“Having Our Say,” Delaney Sisters’ First 100 Years Staged at Shades Repertory, Haverstraw

BY GEORGE J. DACRE

 Leslie Smithey
Leslie Smithey

This is the life story of two sisters who lived to be over 100 and how they survived the travails of segregated North Carolina, then moving to New York City and ultimately to Mt. Vernon in Westchester County.

The sisters, Sadie and Bessie Delaney, were black with a lot of white ancestors. They worked their way through college and attained teaching degrees. Raised in the Episcopalian Church, they were devout churchgoers and this helped them overcome Jim Crow in North Carolina and ultimately overcome the greeting by the Welcome Wagon in Westchester, who asked if “the owners of their home was in,” as if the sisters were servants.
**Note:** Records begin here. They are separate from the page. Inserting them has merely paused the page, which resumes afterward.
This design comes from an exercise in tuning for small area, a short achievable clock period and few clock cycles on the open sky130 flow, not from production work. At most, simulation tests tie the RTL to the original design; equivalence was not proved.

==> 07-26: inputs <==
Design cordic_rot_iter, start of the top module:
module cordic_rot_iter (
    input  logic        clk_i,
    input  logic        rst_i,
    input  logic        valid_i,
    output logic        ready_o,
    input  logic [63:0] angle_i,
    output logic        valid_o,
    input  logic        ready_i,
    output logic [63:0] cos_o,
    output logic [63:0] sin_o,
    output logic        range_err_o
);
Settings: LEC_CHECK=0, CAP_MARGIN=20, CORE_MARGIN=2, CORE_UTILIZATION=40, SETUP_SLACK_MARGIN=3.6, SLEW_MARGIN=20; clock period 8.0 ns.
run.sh (not shown) runs the stock make flow with config.mk's settings and CLKGATE_MAP_FILE= SYNTH_SCRIPT=/design/flow/synth_recipe.tcl, a recipe that flattens the netlist after the stock synthesis.
==> inputs of 09-12, as changes to 07-26 <==
--- a/flow/design.v
+++ b/flow/design.v
@@ -1309,19 +1309,17 @@
     logic signed [33:0] yp_q32;
     logic signed [33:0] x32, yp32;
     logic [34:0] xt31;
     assign xt31 = {34'(x_q32), 1'b1} + {34'(yp_q32 >>> 31), dcur_q32};
     assign x32 = xt31[34:1];
     assign yp32 = (34'(yp_q32) - 34'(x_q32 >>> 31)) ^ {34{dcur_q32}};
-    logic v_q33;
-    logic e_q33;
-    logic signed [33:0] x_q33;
-    logic signed [33:0] yp_q33;
-    assign valid_o = v_q33;
-    assign en = ~(valid_o & ~ready_i);
-    assign ready_o = en;
+    logic o_v, s_v, o_e, s_e, o_load, rdy_q;
+    logic signed [33:0] o_x, o_y, s_x, s_y;
+    assign en = ~s_v;
+    assign ready_o = rdy_q;   
+    assign o_load = ~o_v | ready_i;
     always_ff @(posedge clk_i or posedge rst_i) begin
         if (rst_i) begin
             v_q1 <= 1'b0;
             v_q2 <= 1'b0;
             v_q3 <= 1'b0;
             v_q4 <= 1'b0;
@@ -1350,47 +1348,58 @@
             v_q27 <= 1'b0;
             v_q28 <= 1'b0;
             v_q29 <= 1'b0;
             v_q30 <= 1'b0;
             v_q31 <= 1'b0;
             v_q32 <= 1'b0;
-            v_q33 <= 1'b0;
-        end else if (en) begin
-            v_q1 <= valid_i;
-            v_q2 <= v_q1;
-            v_q3 <= v_q2;
-            v_q4 <= v_q3;
-            v_q5 <= v_q4;
-            v_q6 <= v_q5;
-            v_q7 <= v_q6;
-            v_q8 <= v_q7;
-            v_q9 <= v_q8;
-            v_q10 <= v_q9;
-            v_q11 <= v_q10;
-            v_q12 <= v_q11;
-            v_q13 <= v_q12;
-            v_q14 <= v_q13;
-            v_q15 <= v_q14;
-            v_q16 <= v_q15;
-            v_q17 <= v_q16;
-            v_q18 <= v_q17;
-            v_q19 <= v_q18;
-            v_q20 <= v_q19;
-            v_q21 <= v_q20;
-            v_q22 <= v_q21;
-            v_q23 <= v_q22;
-            v_q24 <= v_q23;
-            v_q25 <= v_q24;
-            v_q26 <= v_q25;
-            v_q27 <= v_q26;
-            v_q28 <= v_q27;
-            v_q29 <= v_q28;
-            v_q30 <= v_q29;
-            v_q31 <= v_q30;
-            v_q32 <= v_q31;
-            v_q33 <= v_q32;
+            o_v <= 1'b0;
+            s_v <= 1'b0;
+            rdy_q <= 1'b1;
+        end else begin
+            if (en) begin
+                v_q1 <= valid_i;
+                v_q2 <= v_q1;
+                v_q3 <= v_q2;
+                v_q4 <= v_q3;
+                v_q5 <= v_q4;
+                v_q6 <= v_q5;
+                v_q7 <= v_q6;
+                v_q8 <= v_q7;
+                v_q9 <= v_q8;
+                v_q10 <= v_q9;
+                v_q11 <= v_q10;
+                v_q12 <= v_q11;
+                v_q13 <= v_q12;
+                v_q14 <= v_q13;
+                v_q15 <= v_q14;
+                v_q16 <= v_q15;
+                v_q17 <= v_q16;
+                v_q18 <= v_q17;
+                v_q19 <= v_q18;
+                v_q20 <= v_q19;
+                v_q21 <= v_q20;
+                v_q22 <= v_q21;
+                v_q23 <= v_q22;
+                v_q24 <= v_q23;
+                v_q25 <= v_q24;
+                v_q26 <= v_q25;
+                v_q27 <= v_q26;
+                v_q28 <= v_q27;
+                v_q29 <= v_q28;
+                v_q30 <= v_q29;
+                v_q31 <= v_q30;
+                v_q32 <= v_q31;
+            end
+            if (o_load) begin
+                o_v <= s_v | v_q32;
+                s_v <= 1'b0;
+                rdy_q <= 1'b1;
+            end else if (en) begin
+                s_v <= v_q32;
+                rdy_q <= ~v_q32;
+            end
         end
     end
     always_ff @(posedge clk_i) begin
         if (en) begin
             e_q1 <= e0;
             z_q1 <= z1;
@@ -1555,15 +1564,23 @@
             x_q31 <= x30;
             yp_q31 <= yp30;
             e_q32 <= e_q31;
             dcur_q32 <= d31;
             x_q32 <= x31;
             yp_q32 <= yp31;
-            e_q33 <= e_q32;
-            x_q33 <= x32;
-            yp_q33 <= yp32;
+        end
+        if (o_load) begin
+            o_x <= s_v ? s_x : x32;
+            o_y <= s_v ? s_y : yp32;
+            o_e <= s_v ? s_e : e_q32;
+        end
+        if (en) begin
+            s_x <= x32;
+            s_y <= yp32;
+            s_e <= e_q32;
         end
     end
-    assign cos_o = {{30{x_q33[33]}}, x_q33};
-    assign sin_o = {{30{yp_q33[33]}}, yp_q33};
-    assign range_err_o = e_q33;
+    assign valid_o = o_v;
+    assign cos_o = {{30{o_x[33]}}, o_x};
+    assign sin_o = {{30{o_y[33]}}, o_y};
+    assign range_err_o = o_e;
 endmodule
--- a/flow/config.mk
+++ b/flow/config.mk
@@ -5,8 +5,9 @@
 export SDC_FILE = /design/flow/constraint.sdc
 export NUM_CORES = 4
 export LEC_CHECK = 0
 export CAP_MARGIN = 20
 export CORE_MARGIN = 2
 export CORE_UTILIZATION = 40
-export SETUP_SLACK_MARGIN = 3.6
+export CTS_BUF_LIST = sky130_fd_sc_hd__clkbuf_4 sky130_fd_sc_hd__clkbuf_8
+export SETUP_SLACK_MARGIN = 4.0
 export SLEW_MARGIN = 20
==> inputs of 01-15, as changes to 07-26 <==
--- a/flow/design.v
+++ b/flow/design.v
@@ -1309,19 +1309,17 @@
     logic signed [33:0] yp_q32;
     logic signed [33:0] x32, yp32;
     logic [34:0] xt31;
     assign xt31 = {34'(x_q32), 1'b1} + {34'(yp_q32 >>> 31), dcur_q32};
     assign x32 = xt31[34:1];
     assign yp32 = (34'(yp_q32) - 34'(x_q32 >>> 31)) ^ {34{dcur_q32}};
-    logic v_q33;
-    logic e_q33;
-    logic signed [33:0] x_q33;
-    logic signed [33:0] yp_q33;
-    assign valid_o = v_q33;
-    assign en = ~(valid_o & ~ready_i);
-    assign ready_o = en;
+    logic o_v, s_v, o_e, s_e, o_load, rdy_q;
+    logic signed [33:0] o_x, o_y, s_x, s_y;
+    assign en = ~s_v;
+    assign ready_o = rdy_q;   
+    assign o_load = ~o_v | ready_i;
     always_ff @(posedge clk_i or posedge rst_i) begin
         if (rst_i) begin
             v_q1 <= 1'b0;
             v_q2 <= 1'b0;
             v_q3 <= 1'b0;
             v_q4 <= 1'b0;
@@ -1350,47 +1348,58 @@
             v_q27 <= 1'b0;
             v_q28 <= 1'b0;
             v_q29 <= 1'b0;
             v_q30 <= 1'b0;
             v_q31 <= 1'b0;
             v_q32 <= 1'b0;
-            v_q33 <= 1'b0;
-        end else if (en) begin
-            v_q1 <= valid_i;
-            v_q2 <= v_q1;
-            v_q3 <= v_q2;
-            v_q4 <= v_q3;
-            v_q5 <= v_q4;
-            v_q6 <= v_q5;
-            v_q7 <= v_q6;
-            v_q8 <= v_q7;
-            v_q9 <= v_q8;
-            v_q10 <= v_q9;
-            v_q11 <= v_q10;
-            v_q12 <= v_q11;
-            v_q13 <= v_q12;
-            v_q14 <= v_q13;
-            v_q15 <= v_q14;
-            v_q16 <= v_q15;
-            v_q17 <= v_q16;
-            v_q18 <= v_q17;
-            v_q19 <= v_q18;
-            v_q20 <= v_q19;
-            v_q21 <= v_q20;
-            v_q22 <= v_q21;
-            v_q23 <= v_q22;
-            v_q24 <= v_q23;
-            v_q25 <= v_q24;
-            v_q26 <= v_q25;
-            v_q27 <= v_q26;
-            v_q28 <= v_q27;
-            v_q29 <= v_q28;
-            v_q30 <= v_q29;
-            v_q31 <= v_q30;
-            v_q32 <= v_q31;
-            v_q33 <= v_q32;
+            o_v <= 1'b0;
+            s_v <= 1'b0;
+            rdy_q <= 1'b1;
+        end else begin
+            if (en) begin
+                v_q1 <= valid_i;
+                v_q2 <= v_q1;
+                v_q3 <= v_q2;
+                v_q4 <= v_q3;
+                v_q5 <= v_q4;
+                v_q6 <= v_q5;
+                v_q7 <= v_q6;
+                v_q8 <= v_q7;
+                v_q9 <= v_q8;
+                v_q10 <= v_q9;
+                v_q11 <= v_q10;
+                v_q12 <= v_q11;
+                v_q13 <= v_q12;
+                v_q14 <= v_q13;
+                v_q15 <= v_q14;
+                v_q16 <= v_q15;
+                v_q17 <= v_q16;
+                v_q18 <= v_q17;
+                v_q19 <= v_q18;
+                v_q20 <= v_q19;
+                v_q21 <= v_q20;
+                v_q22 <= v_q21;
+                v_q23 <= v_q22;
+                v_q24 <= v_q23;
+                v_q25 <= v_q24;
+                v_q26 <= v_q25;
+                v_q27 <= v_q26;
+                v_q28 <= v_q27;
+                v_q29 <= v_q28;
+                v_q30 <= v_q29;
+                v_q31 <= v_q30;
+                v_q32 <= v_q31;
+            end
+            if (o_load) begin
+                o_v <= s_v | v_q32;
+                s_v <= 1'b0;
+                rdy_q <= 1'b1;
+            end else if (en) begin
+                s_v <= v_q32;
+                rdy_q <= ~v_q32;
+            end
         end
     end
     always_ff @(posedge clk_i) begin
         if (en) begin
             e_q1 <= e0;
             z_q1 <= z1;
@@ -1555,15 +1564,23 @@
             x_q31 <= x30;
             yp_q31 <= yp30;
             e_q32 <= e_q31;
             dcur_q32 <= d31;
             x_q32 <= x31;
             yp_q32 <= yp31;
-            e_q33 <= e_q32;
-            x_q33 <= x32;
-            yp_q33 <= yp32;
+        end
+        if (o_load) begin
+            o_x <= s_v ? s_x : x32;
+            o_y <= s_v ? s_y : yp32;
+            o_e <= s_v ? s_e : e_q32;
+        end
+        if (en) begin
+            s_x <= x32;
+            s_y <= yp32;
+            s_e <= e_q32;
         end
     end
-    assign cos_o = {{30{x_q33[33]}}, x_q33};
-    assign sin_o = {{30{yp_q33[33]}}, yp_q33};
-    assign range_err_o = e_q33;
+    assign valid_o = o_v;
+    assign cos_o = {{30{o_x[33]}}, o_x};
+    assign sin_o = {{30{o_y[33]}}, o_y};
+    assign range_err_o = o_e;
 endmodule
--- a/flow/config.mk
+++ b/flow/config.mk
@@ -5,8 +5,9 @@
 export SDC_FILE = /design/flow/constraint.sdc
 export NUM_CORES = 4
 export LEC_CHECK = 0
 export CAP_MARGIN = 20
 export CORE_MARGIN = 2
 export CORE_UTILIZATION = 40
-export SETUP_SLACK_MARGIN = 3.6
+export CTS_BUF_LIST = sky130_fd_sc_hd__clkbuf_4 sky130_fd_sc_hd__clkbuf_8
+export SETUP_SLACK_MARGIN = 5.0
 export SLEW_MARGIN = 20
==> summary.txt <==
- In clock-buffer cell count, 09-12 and 01-15 do not differ.
- The lowest sequential share of layout area belongs to 01-15, the highest to 09-12.
- Against 09-12, the synthesized area of 07-26 is lower by about 0.38%.
Testbench counts of 09-12, summed over its fixed seeds: cycles 1,864.
Testbench counts of 01-15, summed over its fixed seeds: cycles 1,864.
Only the layout flow was run in 07-26; the RTL was not checked for function there.

## what the ideal ports hide
How much do the figures lean on ideal ports? The routed layouts below were timed once more, with nothing changed but the port constraints. Step 1 assumes that a clkbuf_16 drives the clock port and a buf_2 every other input. Step 2, shift: input delay + t, output delay - t, t = (earliest + latest rising clock arrival at the registers) / 2. This alone moves slack from input paths to output paths. a / b / c = ideal ports / drivers / drivers and shift; a / b = the first two.
run | t, ns | setup WS [ns] | worst setup path at the end | worst register clock-pin slew, ns | cell pins on the clock port's net
07-26 | 1.052 | 3.585 / 3.630 / 2.631 | input to register | 0.07 / 0.07 | 1
09-12 | 1.267 | 4.007 / 3.983 / 3.060 | input to register | 0.08 / 0.08 | 1
01-15 | 1.290 | 4.347 / 4.228 / 3.424 | input to register | 0.08 / 0.08 | 1
After both steps setup and hold are still met in every run listed. For 07-26, which loses most, drivers alone change the setup slack by +0.045 ns; drivers and shift together by -0.954 ns.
They were the only colored students in a class of 170 in New York and they bought land and a home in almost all-white Mt. Vernon. They were part of the civil rights movement with Bessie marching in demonstrations.

Starring in this production at Shades Repertory Theatre in Haverstraw are Donna D. James as Sadie Delaney and Leslie Smithey as Bessie Delaney. The entire production involves the sisters telling their life stories to the audience and is directed by Melinda O’Brien and produced by M and M Productions.

Additonal performances will be April 12 at the Somers Library in Somers; April 27 at the Hendrick Hudson Free Library in Montrose and May 7 at the Camille Budarz Theatre at the Ossining Publc Library in Ossining.

“Having Our Say” is well written and well acted out  by James and Smithey. I rate it Three Stars Out of Four!!!